Further information on Disease Agents has only been incorporated for agents recorded in species for which a full Wildpro "Health and Management" module has been completed (i.e. for which a comprehensive literature review has been undertaken). Only those agents with further information available are linked below:

Infectious Agent(s)
Non-infectious Agent(s) --
Physical Agent(s)
General Description

Clinical signs:

  • "Dirty, dry, scurfy and warty-looking skin"(B64.27.w4)
  • Pruritis. (B64.27.w4)
  • In an adult (42-year-old) male (with methicillin resistant Staphylococcus aureus (MRSA) and Candida albicans infection) skin lesions developed first along the dorsal trunk, then along the left side of the trunk, the lateral edge of both ears, along the neck (where the ears lie) and on the tip of the trunk. The first lesions, on the dorsal trunk, were small haemorrhagic ulcers, progressing to skin sloughing, with oozing of serum.
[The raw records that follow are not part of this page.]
This is an optimization exercise on Yosys and OpenROAD, whose aim is small area and a short achievable clock period, not a production implementation.
Function was not checked in any run shown here: the RTL went through the layout flow alone.
Power figures rest on the tool's default switching activity, not on a simulated workload.

## flow/design.v (module list and top-level ports; edited modules follow where they fit)
// module neurona_capa_1: 1347 lines
// module nfa: 4 lines
// module nha: 4 lines
// module nx2: 3 lines
// module nxn2: 3 lines
module neurona_capa_1(
    weight_0, weight_1, weight_2, weight_3, weight_4, weight_5, weight_6, weight_7, weight_8, weight_9, weight_10, weight_11, weight_12, weight_13, weight_14, weight_15, weight_16, weight_17, weight_18, weight_19, weight_20, weight_21, weight_22, weight_23, weight_24, weight_25, weight_26, weight_27, weight_28, weight_29, weight_30, weight_31, weight_32, weight_33, weight_34, weight_35, weight_36, weight_37, weight_38, weight_39, weight_40, weight_41, weight_42, weight_43, weight_44, weight_45, weight_46, weight_47, weight_48,
    pixel_0, pixel_1, pixel_2, pixel_3, pixel_4, pixel_5, pixel_6, pixel_7, pixel_8, pixel_9, pixel_10, pixel_11, pixel_12, pixel_13, pixel_14, pixel_15, pixel_16, pixel_17, pixel_18, pixel_19, pixel_20, pixel_21, pixel_22, pixel_23, pixel_24, pixel_25, pixel_26, pixel_27, pixel_28, pixel_29, pixel_30, pixel_31, pixel_32, pixel_33, pixel_34, pixel_35, pixel_36, pixel_37, pixel_38, pixel_39, pixel_40, pixel_41, pixel_42, pixel_43, pixel_44, pixel_45, pixel_46, pixel_47, pixel_48,
    clk, out
);
  // ...
==> flow/flow/run.sh <==
#!/bin/bash
# Own layout flow: the standard flow (standard.sh, unchanged synthesis),
# except that the port buffers buffer_ports inserts are buf_1 cells rather
# than the default it picks; timing repair resizes them where needed.
set -euo pipefail
export BUFFER_PORTS_ARGS="-buffer_cell sky130_fd_sc_hd__buf_1"
bash standard.sh > standard.log 2>&1
==> flow/standard.sh <==
#!/bin/bash
# synth_recipe.tcl (not shown) runs the flow's synth.tcl, then flattens the netlist and writes it again
# the make line also repeats each setting of config.mk as NAME=value (left out here)
make -C /OpenROAD-flow-scripts/flow DESIGN_CONFIG=/design/flow/config.mk WORK_HOME=/design/flow/orfs CLKGATE_MAP_FILE= SYNTH_SCRIPT=/design/flow/synth_recipe.tcl "${@:-finish}"
==> flow/config.mk <==
export PLATFORM = sky130hd
export DESIGN_NAME = neurona_capa_1
export DESIGN_NICKNAME = neurona_capa_1
export VERILOG_FILES = /design/flow/design.v
export SDC_FILE = /design/flow/constraint.sdc
export NUM_CORES = 4
export LEC_CHECK = 0
export CAP_MARGIN = 20
export CORE_MARGIN = 2
export CORE_UTILIZATION = 40
export SETUP_SLACK_MARGIN = 5.0
export SLEW_MARGIN = 20
export SYNTH_HIERARCHICAL = 1
export SYNTH_MINIMUM_KEEP_SIZE = 0
==> flow/constraint.sdc <==
create_clock -name core_clock -period 8.0 [get_ports {clk}]
set_input_delay 1.6000 -clock core_clock [delete_from_list [all_inputs] [get_ports {clk}]]
set_output_delay 1.6000 -clock core_clock [all_outputs]
set_load 0.01 [all_outputs]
Later lesions were small to large and coalescing ulcers, also oozing. (P6.6.w1)

Pathology:

  • Biopsy findings have included:
    • Eosinophilic dermatitis. (B450.17.w17)
    • Purulent epidermatitis. (B450.17.w17)
    • Nodular fasciolitis. (B450.17.w17)
  • In an adult (42-year-old) male (with methicillin resistant Staphylococcus aureus (MRSA) and Candida albicans infection) the only changed blood parameter at 18 days after the onset of clinical signs was a raised fibrinogen. (P6.6.w1, V.w84)
Further Information Diagnosis:
  • Swabs for culture and sensitivity testing to determine any pathogens are involved. (P6.6.w1)
    • In an adult (42-year-old) male Elephas maximus - Asian Elephant, methicillin resistant Staphylococcus aureus (MRSA) was confirmed by PCR for the Mec (methicillin resistance) and Nuc (Staphylococus aureus thermonuclease) genes, and by latex agglutination test for the for PBP2 (penicillin binding protein 2b, characteristic of MRSA). (P6.6.w1)

Treatment:

  • Daily bathing or hosing combined with a scrubbing, using a mildly abrasive material, such as pumice stone or stiff brush. (B64.27.w4)
  • In an adult (42-year-old) male (with methicillin resistant Staphylococcus aureus (MRSA) and Candida albicans infection) lesions were sprayed daily with chlorhexidine, diluted 1:5 in water. This was applied using a child's water-gun. Treatment was reduced gradually, after repeated skin swabs did not reveal MRSA, to every other day then to twice weekly for two months while the skin lesions healed. Healing was complete by three months after the first signs. (P6.6.w1)
    • Parenteral treatment was oral rifampin (7mg/kg twice daily for 10 days, fucidic acid I 6mg.kg twice daily for 10 days) and probiotics. These were administered in food treats (hot cross buns, sugar cane). (P6.6.w1, V.w84))
  • Application of a non toxic oil, e.g. mineral oil or neatsfoot oil, after the bathing and scrubbing. (B10.49.w21, B64.27.w4)
    • In some cases oil may worsen the condition by absorbing more dirt. (B10.49.w21, B64.27.w4)
  • Topical antibiotics may be given. (B450.17.w17)
  • Parenteral antibiotics have been given in some cases. (B450.17.w17) 
  • Steroids or anti-inflammatories are sometimes used. (B450.17.w17)
  • Debridement has been used occasionally. (B450.17.w17)

Prevention:

  • Daily bathing or hosing combined with a scrubbing, using a mildly abrasive material, such as pumice stone or stiff brush. (B10.49.w21, B64.27.w4)
  • In cases when there is access to abrasive logs or logs, the elephants will rub off the dead skin after being bathed or hosed. (B64.27.w4)
Associated Techniques
Host taxa groups /species Further information on Host species has only been incorporated for species groups for which a full Wildpro "Health and Management" module has been completed (i.e. for which a comprehensive literature review has been undertaken).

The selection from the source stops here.